Safety-Aware Perception for Autonomous Collision Avoidance in Dynamic Environments
Ryan M. Bena, Chongbo Zhao, Quan Nguyen
TL;DR
A safety-aware approach for online determination of the optimal sensor-pointing direction which maximizes the perception of risk within the FOV within the field-of-view (FOV) restrictions is presented.
Abstract
Autonomous collision avoidance requires accurate environmental perception; however, flight systems often possess limited sensing capabilities with field-of-view (FOV) restrictions. To navigate this challenge, we present a safety-aware approach for online determination of the optimal sensor-pointing direction $ψ_\text{d}$ which utilizes control barrier functions (CBFs). First, we generate a spatial density function $Φ$ which leverages CBF constraints to map the collision risk of all local coordinates.
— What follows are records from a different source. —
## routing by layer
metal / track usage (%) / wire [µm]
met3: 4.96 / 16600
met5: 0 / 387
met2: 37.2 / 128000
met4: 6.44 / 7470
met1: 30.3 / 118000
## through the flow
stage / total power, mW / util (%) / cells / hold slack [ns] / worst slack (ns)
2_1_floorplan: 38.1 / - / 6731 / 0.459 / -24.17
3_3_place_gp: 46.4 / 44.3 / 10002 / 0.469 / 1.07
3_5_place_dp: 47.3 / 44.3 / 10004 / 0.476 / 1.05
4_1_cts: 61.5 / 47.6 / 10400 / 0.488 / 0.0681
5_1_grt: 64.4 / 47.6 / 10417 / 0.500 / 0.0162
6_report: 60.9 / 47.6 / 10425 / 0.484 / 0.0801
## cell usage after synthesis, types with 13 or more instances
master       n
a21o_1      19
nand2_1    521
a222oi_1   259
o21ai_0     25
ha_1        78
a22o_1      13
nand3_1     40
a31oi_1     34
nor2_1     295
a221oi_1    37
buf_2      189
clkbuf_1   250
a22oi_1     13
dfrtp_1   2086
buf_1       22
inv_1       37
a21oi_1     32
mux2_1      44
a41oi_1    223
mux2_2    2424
From an optimization exercise on the open Yosys and OpenROAD flow, aimed at small area; shortcuts taken in it are not production practice. In this exercise RTL edits were held to simulation tests only and were not proved equivalent to the original. Power figures rest on the tool's default switching activity, not on a simulated workload.

== oak ==
==> flow/design.v <==
package rvvi_trace_pkg;
    function automatic integer rec_w(input int ilen, input int xlen);
        rec_w = 4 * xlen + ilen + 39;
    endfunction
    localparam int X_WDATA_LSB = 0;
    function automatic integer x_wb_lsb(input int xlen);
        x_wb_lsb = xlen;
    endfunction
    function automatic integer mode_lsb(input int xlen);
        mode_lsb = xlen + 32;
    endfunction
    function automatic integer halt_lsb(input int xlen);
        halt_lsb = xlen + 34;
    endfunction
    function automatic integer trap_lsb(input int xlen);
        trap_lsb = xlen + 35;
    endfunction
    function automatic integer isize_lsb(input int xlen);
        isize_lsb = xlen + 36;
    endfunction
    function automatic integer insn_lsb(input int xlen);
        insn_lsb = xlen + 39;
    endfunction
    function automatic integer pc_wdata_lsb(input int ilen, input int xlen);
        pc_wdata_lsb = xlen + 39 + ilen;
    endfunction
    function automatic integer pc_rdata_lsb(input int ilen, input int xlen);
        pc_rdata_lsb = 2 * xlen + 39 + ilen;
    endfunction
    function automatic integer order_lsb(input int ilen, input int xlen);
        order_lsb = 3 * xlen + 39 + ilen;
    endfunction
    function automatic integer hart_w(input int nhart);
        hart_w = (nhart > 1) ? $clog2(nhart) : 1;
    endfunction
endpackage
module rvvi_retire_hart_fifo
#(
    parameter int ILEN  = 32,
    parameter int XLEN  = 32,
    parameter int NRET  = 2,
    parameter int DEPTH = 8
) (
    input  logic                                                 clk,
    input  logic                                                 rst_n,
    input  logic                                                 clr_err,
    input  logic [NRET-1:0]                                      ret_valid,
    input  logic [NRET*rvvi_trace_pkg::rec_w(ILEN, XLEN)-1:0]    ret_rec,
    input  logic                                                 pop,
    input  logic [DEPTH-1:0]                                     rd_oh,       
    output logic [$clog2(DEPTH)-1:0]                             rd_ptr_n,    
    output logic                                                 elig_n,      
    output logic [rvvi_trace_pkg::rec_w(ILEN, XLEN)-1:0]         head,
    output logic                                                 ovf,
    output logic                                                 order_err
);
    localparam int REC_W     = rvvi_trace_pkg::rec_w(ILEN, XLEN);
    localparam int ORDER_LSB = rvvi_trace_pkg::order_lsb(ILEN, XLEN);
    localparam int PW        = $clog2(DEPTH);
    localparam int CW        = $clog2(DEPTH + 1);
    logic [REC_W-1:0] r_mem [DEPTH];
    logic [PW-1:0]    r_wr_ptr;
    logic [PW-1:0]    r_rd_ptr;
    logic [CW-1:0]    r_count;
    logic             r_synced;
    logic [XLEN-1:0]  r_last;        
    logic             r_ovf;
    logic             r_order_err;
    logic             v0, v1;
    logic [REC_W-1:0] rec0, rec1;
    logic [XLEN-1:0]  o0, o1;
    logic             w_accept;
    logic             w_drop;
    logic             w_syn;
    logic             w_gap;
    logic [PW-1:0]    w_wp1;
    logic [DEPTH-1:0] w_we;
    logic [REC_W-1:0] w_d_even, w_d_odd;
    logic             w_s0_even, w_s1_even, w_s0_odd, w_s1_odd;
    logic [CW-1:0]    w_count_n;
    assign v0   = ret_valid[0];
    assign v1   = ret_valid[1];
    assign rec0 = ret_rec[0 +: REC_W];
    assign rec1 = ret_rec[REC_W +: REC_W];
    assign o0   = rec0[ORDER_LSB +: XLEN];
    assign o1   = rec1[ORDER_LSB +: XLEN];
    assign w_accept = (v0 || v1) && ((v0 && v1) ? (r_count <= CW'(DEPTH - 2)) : (r_count != CW'(DEPTH)));
    assign w_drop   = (v0 || v1) && !w_accept;
    assign w_syn = r_synced && !clr_err;
    assign w_gap = w_accept && ((w_syn && ((v0 ? o0 : o1) != r_last + XLEN'(1))) ||
                                (v0 && v1 && (o1 != o0 + XLEN'(1))));
    assign w_wp1 = r_wr_ptr + PW'(v0);
    for (genvar i = 0; i < DEPTH; i++) begin : g_we
        assign w_we[i] = w_accept && ((v0 && r_wr_ptr == PW'(i)) || (v1 && w_wp1 == PW'(i)));
    end
    assign w_s0_even = v0 && !r_wr_ptr[0];
    assign w_s1_even = v1 && (v0 ? r_wr_ptr[0] : !r_wr_ptr[0]);
    assign w_s0_odd  = v0 && r_wr_ptr[0];
    assign w_s1_odd  = v1 && (v0 ? !r_wr_ptr[0] : r_wr_ptr[0]);
    assign w_d_even  = ({REC_W{w_s0_even}} & rec0) | ({REC_W{w_s1_even}} & rec1);
    assign w_d_odd   = ({REC_W{w_s0_odd}}  & rec0) | ({REC_W{w_s1_odd}}  & rec1);
    assign w_count_n = r_count + (w_accept ? CW'(v0) + CW'(v1) : '0) - CW'(pop);
    assign rd_ptr_n  = r_rd_ptr + PW'(pop);
    assign elig_n    = (w_count_n != '0);
    always_ff @(posedge clk or negedge rst_n) begin
        if (!rst_n) begin
            r_wr_ptr    <= '0;
            r_rd_ptr    <= '0;
            r_count     <= '0;
            r_synced    <= 1'b0;
            r_ovf       <= 1'b0;
            r_order_err <= 1'b0;
        end else begin
            if (w_accept) begin
                r_wr_ptr <= r_wr_ptr + PW'(v0) + PW'(v1);
            end
            r_rd_ptr    <= rd_ptr_n;
            r_count     <= w_count_n;
            r_synced    <= w_syn || w_accept;
            r_ovf       <= !clr_err && (r_ovf || w_drop);
            r_order_err <= !clr_err && (r_order_err || w_gap);
        end
    end
    always_ff @(posedge clk) begin
        if (w_accept) begin
            r_last <= v1 ? o1 : o0;
        end
    end
    for (genvar i = 0; i < DEPTH; i++) begin : g_mem
        always_ff @(posedge clk) begin
            if (w_we[i]) begin
                r_mem[i] <= ~((i % 2 == 0) ? w_d_even : w_d_odd);
            end
        end
    end
    always_comb begin
        head = '0;
        for (int i = 0; i < DEPTH; i++) begin
            head = head | ({REC_W{rd_oh[i]}} & ~r_mem[i]);
        end
    end
    assign ovf       = r_ovf;
    assign order_err = r_order_err;
endmodule
module rvvi_retire_buffer
#(
    parameter int ILEN  = 32,
    parameter int XLEN  = 32,
    parameter int NHART = 2,
    parameter int NRET  = 2,
    parameter int DEPTH = 8
) (
    input  logic                                      clk,
    input  logic                                      rst_n,
    input  logic [NHART*NRET-1:0]                     ret_valid,
    input  logic [NHART*NRET*rvvi_trace_pkg::rec_w(ILEN, XLEN)-1:0]   ret_rec,
    output logic                                      out_valid,
    input  logic                                      out_ready,
    output logic [rvvi_trace_pkg::hart_w(NHART)-1:0]                  out_hart,
    output logic [rvvi_trace_pkg::rec_w(ILEN, XLEN)-1:0]              out_rec,
    output logic [NHART-1:0]                          ovf,
    output logic [NHART-1:0]                          order_err,
    input  logic                                      clr_err
);
    localparam int REC_W = rvvi_trace_pkg::rec_w(ILEN, XLEN);
    localparam int PW    = $clog2(DEPTH);
    logic [REC_W-1:0] w_head   [2];
    logic [PW-1:0]    w_rd_ptr_n [2];
    logic [1:0]       w_elig_n;
    logic [1:0]       w_pop;
    logic             w_rr_n;
    logic             w_hold_n;
    logic             w_arb_n;
    logic             w_sel_n;
    logic             w_valid_n;
    logic             r_rr;
    logic             r_sel;      
    logic             r_valid;    
    logic [DEPTH-1:0] r_rd_oh  [2];
    for (genvar h = 0; h < 2; h++) begin : g_hart
        rvvi_retire_hart_fifo #(
            .ILEN  (ILEN),
            .XLEN  (XLEN),
            .NRET  (NRET),
            .DEPTH (DEPTH)
        ) u_fifo (
            .clk       (clk),
            .rst_n     (rst_n),
            .clr_err   (clr_err),
            .ret_valid (ret_valid[h*NRET +: NRET]),
            .ret_rec   (ret_rec[h*NRET*REC_W +: NRET*REC_W]),
            .pop       (w_pop[h]),
            .rd_oh     (r_rd_oh[h]),
            .rd_ptr_n  (w_rd_ptr_n[h]),
            .elig_n    (w_elig_n[h]),
            .head      (w_head[h]),
            .ovf       (ovf[h]),
            .order_err (order_err[h])
        );
    end
    assign w_pop[0] = r_valid && !r_sel && out_ready;
    assign w_pop[1] = r_sel && out_ready;
    assign w_hold_n  = r_valid && !out_ready;
    assign w_rr_n    = (r_valid && out_ready) ? !r_sel : r_rr;
    assign w_arb_n   = w_elig_n[1] && (w_rr_n || !w_elig_n[0]);
    assign w_sel_n   = w_hold_n ? r_sel : w_arb_n;
    assign w_valid_n = |w_elig_n;
    always_ff @(posedge clk or negedge rst_n) begin
        if (!rst_n) begin
            r_rr       <= 1'b0;
            r_sel      <= 1'b0;
            r_valid    <= 1'b0;
            r_rd_oh[0] <= '0;
            r_rd_oh[1] <= '0;
        end else begin
            r_rr    <= w_rr_n;
            r_sel   <= w_sel_n;
            r_valid <= w_valid_n;
            for (int i = 0; i < DEPTH; i++) begin
                r_rd_oh[0][i] <= w_valid_n && !w_sel_n && (w_rd_ptr_n[0] == PW'(i));
                r_rd_oh[1][i] <= w_sel_n && (w_rd_ptr_n[1] == PW'(i));
            end
        end
    end
    assign out_valid = r_valid;
    assign out_hart  = r_sel;
    assign out_rec   = w_head[0] | w_head[1];
endmodule
export LEC_CHECK = 0
export CAP_MARGIN = 20
export CORE_MARGIN = 2
export CORE_UTILIZATION = 70
export CTS_BUF_LIST = sky130_fd_sc_hd__clkbuf_4 sky130_fd_sc_hd__clkbuf_8
export PLACE_DENSITY = 0.8
export SLEW_MARGIN = 20
create_clock -name core_clock -period 7.0 [get_ports {clk}]
standard.sh (not shown) runs the stock make flow with config.mk's settings and CLKGATE_MAP_FILE= SYNTH_SCRIPT=/design/flow/synth_recipe.tcl, a recipe that flattens the netlist after the stock synthesis.
==> flow/flow/run.sh <==
#!/bin/bash
# Standard ORFS layout; port buffers use the smallest buffer, CTS uses small leaf clusters (16 sinks, 55 um) without dummy loads.
set -euo pipefail
bash standard.sh "BUFFER_PORTS_ARGS=-buffer_cell sky130_fd_sc_hd__buf_1" \
  "CTS_ARGS=-sink_clustering_enable -repair_clock_nets -dont_use_dummy_load -buf_list {sky130_fd_sc_hd__clkbuf_4 sky130_fd_sc_hd__clkbuf_8} -sink_clustering_size 16 -sink_clustering_max_diameter 55" \
  finish > standard.log 2>&1
oak went all the way through the flow, and no timing, DRC or antenna check failed.
Modified inputs, pine compared to oak
diff --git a/flow/design.v b/flow/design.v
--- a/flow/design.v
+++ b/flow/design.v
@@ -88,6 +88,6 @@
     assign w_drop   = (v0 || v1) && !w_accept;
     assign w_syn = r_synced && !clr_err;
-    assign w_gap = w_accept && ((w_syn && ((v0 ? o0 : o1) != r_last + XLEN'(1))) ||
-                                (v0 && v1 && (o1 != o0 + XLEN'(1))));
+    assign w_gap = w_accept && ((v0 && w_syn && (o0 != r_last + XLEN'(1))) ||
+                                (v1 && (v0 ? (o1 != o0 + XLEN'(1)) : (w_syn && (o1 != r_last + XLEN'(1))))));
     assign w_wp1 = r_wr_ptr + PW'(v0);
     for (genvar i = 0; i < DEPTH; i++) begin : g_we
==> comparison <==
Diff oak -> pine: leakage power summed over all cells fell by 0.19 nW; average detailed-routed wire length per instance rose by about 1.2%; final worst slack picked up an extra 0.15 ns; fraction of met3 tracks used by global routing increased 0.30 points; area of placed instances was more or less identical.
Growth of design area from synthesis to finish, oak and pine: lower on pine
Switching share of power: pine vs oak up 0.78 points
oak has a lower overall power of the completed layout than pine.
pine vs oak, overall global routing resource usage went up by 0.79 points.
Lower met3 wirelength from detailed routing among oak and pine: pine
Across both runs, via count of the first global-routing pass was higher for pine than for oak.

port drivers added, routing unchanged:
No port has a modelled driver above. Below, the same layouts with a new extraction and two added sets of constraints.
Step 1 assumes that a clkbuf_16 drives the clock port and a buf_2 every other input.
Step 2, shift: input delay + t, output delay - t, t = (earliest + latest rising clock arrival at the registers) / 2. This alone moves slack from input paths to output paths.
Three values: ideal ports, drivers, drivers and shift; two values: the first two.
run | shift t [ns] | setup slack, ns | worst setup path after step 2
oak | 1.118 | 1.341 / 1.247 / 0.581 | input to register
pine | 1.120 | 1.489 / 1.395 / 0.951 | input to register
After both steps setup and hold are still met in every run listed. The setup slack of oak, which loses most, moves by -0.094 ns with the drivers and by -0.760 ns with both steps.
Source: an optimization exercise on an open RTL-to-GDS flow (aim: small area, a short achievable clock period and few clock cycles). Production flows keep margins and buffers that such runs may drop.
In this exercise RTL edits were held to simulation tests only and were not proved equivalent to the original.

==> design/flow/design.v <==
package yrm_pkg;
	typedef struct packed {
		logic [7:0] red;
		logic [7:0] green;
		logic [7:0] blue;
	} rgb_t;
	function automatic logic [2:0] dig3(input logic [1:0] d);
		dig3 = {d == 2'd2, d == 2'd1, d == 2'd0 || d == 2'd3};
	endfunction
	function automatic logic [2:0] add3(input logic [2:0] a, input logic [2:0] b);
		add3[0] = (a[0] & b[0]) | (a[1] & b[2]) | (a[2] & b[1]);
		add3[1] = (a[0] & b[1]) | (a[1] & b[0]) | (a[2] & b[2]);
		add3[2] = (a[0] & b[2]) | (a[2] & b[0]) | (a[1] & b[1]);
	endfunction
	function automatic logic [2:0] mod3(input logic [9:0] v);
		mod3 = add3(add3(add3(dig3(v[1:0]), dig3(v[3:2])), add3(dig3(v[5:4]), dig3(v[7:6]))),
			dig3(v[9:8]));
	endfunction
endpackage
module yrm_chroma (
	input  logic [7:0]         u,
	input  logic [7:0]         v,
	output logic signed [18:0] kr,
	output logic signed [18:0] kg,
	output logic signed [18:0] kb,
	output logic               gb_sel
);
	logic signed [18:0] su, sv;
	assign su = $signed({11'b0, u});
	assign sv = $signed({11'b0, v});
	assign kr = sv * 19'sd409 - 19'sd56992;
	assign kg = 19'sd34784 - su * 19'sd100 - sv * 19'sd208;
	assign kb = su * 19'sd516 - 19'sd70688;
	assign gb_sel = 15'(7'd77 * 15'(u) + 5'd26 * 15'(v)) <= 15'd13184;
endmodule
module yrm_luma (
	input  logic [7:0]         luma,
	output logic signed [18:0] py
);
	assign py = $signed({11'b0, luma}) * 19'sd298;
endmodule
module yrm_convert (
	input  logic signed [18:0] py,
	input  logic signed [18:0] kr,
	input  logic signed [18:0] kg,
	input  logic signed [18:0] kb,
	output yrm_pkg::rgb_t      rgb
);
	logic signed [18:0] accr, accg, accb;
	function automatic logic [7:0] clamp8(input logic signed [18:0] acc);
		if (acc[18]) begin
			clamp8 = 8'd0;
		end else if (acc[17:16] != 2'b00) begin
			clamp8 = 8'hff;
		end else begin
			clamp8 = acc[15:8];
		end
	endfunction
	assign accr = py + kr;
	assign accg = py + kg;
	assign accb = py + kb;
	assign rgb.red   = clamp8(accr);
	assign rgb.green = clamp8(accg);
	assign rgb.blue  = clamp8(accb);
endmodule
module yrm_red_mask (
	input  yrm_pkg::rgb_t rgb_in,
	input  logic          gb_sel,
	input  logic          mask,
	output yrm_pkg::rgb_t rgb_out
);
	logic [7:0]         r, g, b, hi, lo;
	logic signed [8:0]  t;
	logic signed [12:0] lin;
	logic               simple, red;
	assign r  = rgb_in.red;
	assign g  = rgb_in.green;
	assign b  = rgb_in.blue;
	assign hi = gb_sel ? g : b;
	assign lo = gb_sel ? b : g;
	assign t  = $signed({1'b0, r}) - $signed({1'b0, hi});
	assign lin = 13'(t) * 13'sd5 + $signed({4'b0, lo, 1'b0});
	assign simple = r >= 8'd115 && hi[7:6] == 2'b00;
	assign red    = simple || lin >= 13'sd638;
	assign rgb_out.red   = mask ? 8'd0 : r;
	assign rgb_out.green = mask ? {8{red}} : g;
	assign rgb_out.blue  = mask ? 8'd0 : b;
endmodule
module yuyv_to_rgb_red_mask_core (
	input  logic       clk,
	input  logic       arst_n,
	input  logic       pix_in_valid,
	output logic       pix_in_ready,
	input  logic [7:0] pix_in_luma0,
	input  logic [7:0] pix_in_chroma_u,
	input  logic [7:0] pix_in_luma1,
	input  logic [7:0] pix_in_chroma_v,
	input  logic [9:0] pix_in_column,
	input  logic [8:0] pix_in_row,
	output logic       pix_out_valid,
	input  logic       pix_out_ready,
	output logic [7:0] pix_out_red0,
	output logic [7:0] pix_out_green0,
	output logic [7:0] pix_out_blue0,
	output logic [7:0] pix_out_red1,
	output logic [7:0] pix_out_green1,
	output logic [7:0] pix_out_blue1
);
	logic               v_b, v_c, v_d, ld_b, ld_c, ld_d;
	logic [2:0]         rcol, rrow;
	logic signed [18:0] kr, kg, kb, py0, py1;
	logic signed [18:0] kr_b, kg_b, kb_b, py0_b, py1_b;
	logic               sel, sel_b, sel_c;
	logic               m0_b, m1_b, m0_c, m1_c;
	yrm_pkg::rgb_t      rgb0, rgb1, rgb0_c, rgb1_c, out0, out1, out0_d, out1_d;
	assign ld_d = !v_d || pix_out_ready;
	assign ld_c = !v_c || ld_d;
	assign ld_b = !v_b || ld_c;
	assign pix_in_ready  = !v_b || !v_c || !v_d || pix_out_ready;
	assign pix_out_valid = v_d;
	always_ff @(posedge clk or negedge arst_n) begin
		if (!arst_n) begin
			v_b <= 1'b0;
			v_c <= 1'b0;
			v_d <= 1'b0;
		end else begin
			if (ld_b) v_b <= pix_in_valid;
			if (ld_c) v_c <= v_b;
			if (ld_d) v_d <= v_c;
		end
	end
	assign rcol = yrm_pkg::mod3(pix_in_column);
	assign rrow = yrm_pkg::mod3({1'b0, pix_in_row});
	yrm_chroma u_chroma (.u(pix_in_chroma_u), .v(pix_in_chroma_v), .kr(kr), .kg(kg), .kb(kb),
		.gb_sel(sel));
	yrm_luma   u_luma0  (.luma(pix_in_luma0), .py(py0));
	yrm_luma   u_luma1  (.luma(pix_in_luma1), .py(py1));
	always_ff @(posedge clk) begin
		if (ld_b) begin
			kr_b  <= kr;
			kg_b  <= kg;
			kb_b  <= kb;
			py0_b <= py0;
			py1_b <= py1;
			sel_b <= sel;
			m0_b  <= !rrow[0] && !rcol[0];
			m1_b  <= !rrow[0] && !rcol[2];
		end
		if (ld_c) begin
			rgb0_c <= rgb0;
			rgb1_c <= rgb1;
			sel_c  <= sel_b;
			m0_c   <= m0_b;
			m1_c   <= m1_b;
		end
		if (ld_d) begin
			out0_d <= out0;
			out1_d <= out1;
		end
	end
	yrm_convert  u_conv0 (.py(py0_b), .kr(kr_b), .kg(kg_b), .kb(kb_b), .rgb(rgb0));
	yrm_convert  u_conv1 (.py(py1_b), .kr(kr_b), .kg(kg_b), .kb(kb_b), .rgb(rgb1));
	yrm_red_mask u_mask0 (.rgb_in(rgb0_c), .gb_sel(sel_c), .mask(m0_c), .rgb_out(out0));
	yrm_red_mask u_mask1 (.rgb_in(rgb1_c), .gb_sel(sel_c), .mask(m1_c), .rgb_out(out1));
	assign pix_out_red0   = out0_d.red;
	assign pix_out_green0 = out0_d.green;
	assign pix_out_blue0  = out0_d.blue;
	assign pix_out_red1   = out1_d.red;
	assign pix_out_green1 = out1_d.green;
	assign pix_out_blue1  = out1_d.blue;
endmodule
==> design/flow/run.sh <==
#!/bin/bash
# synth_recipe.tcl (not shown) runs the flow's synth.tcl, then flattens the netlist and writes it again
# the make line also repeats each setting of config.mk as NAME=value (left out here)
make -C /OpenROAD-flow-scripts/flow DESIGN_CONFIG=/design/flow/config.mk WORK_HOME=/design/flow/orfs CLKGATE_MAP_FILE= SYNTH_SCRIPT=/design/flow/synth_recipe.tcl finish
==> design/flow/config.mk <==
export PLATFORM = sky130hd
export DESIGN_NAME = yuyv_to_rgb_red_mask_core
export DESIGN_NICKNAME = yuyv_to_rgb_red_mask_core
export VERILOG_FILES = /design/flow/design.v
export SDC_FILE = /design/flow/constraint.sdc
export NUM_CORES = 4
export LEC_CHECK = 0
export CAP_MARGIN = 20
export CORE_MARGIN = 2
export CORE_UTILIZATION = 40
export PLACE_DENSITY = 0.6
export SLEW_MARGIN = 20
==> design/flow/constraint.sdc <==
create_clock -name core_clock -period 6.5 [get_ports {clk}]
set_input_delay 1.3000 -clock core_clock [delete_from_list [all_inputs] [get_ports {clk}]]
set_output_delay 1.3000 -clock core_clock [all_outputs]
set_load 0.01 [all_outputs]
Then, we convolve $Φ$ with an attitude-dependent sensor FOV quality function to produce the objective function $Γ$ which quantifies the total observed risk for a given pointing direction. Finally, by finding the global optimizer for $Γ$, we identify the value of $ψ_\text{d}$ which maximizes the perception of risk within the FOV. We incorporate $ψ_\text{d}$ into a safety-critical flight architecture and conduct a numerical analysis using multiple simulated mission profiles. Our algorithm achieves a success rate of $88-96\%$, constituting a $16-29\%$ improvement compared to the best heuristic methods. We demonstrate the functionality of our approach via a flight demonstration using the Crazyflie 2.1 micro-quadrotor. Without a priori obstacle knowledge, the quadrotor follows a dynamic flight path while simultaneously calculating and tracking $ψ_\text{d}$ to perceive and avoid two static obstacles with an average computation time of 371 $μ$s.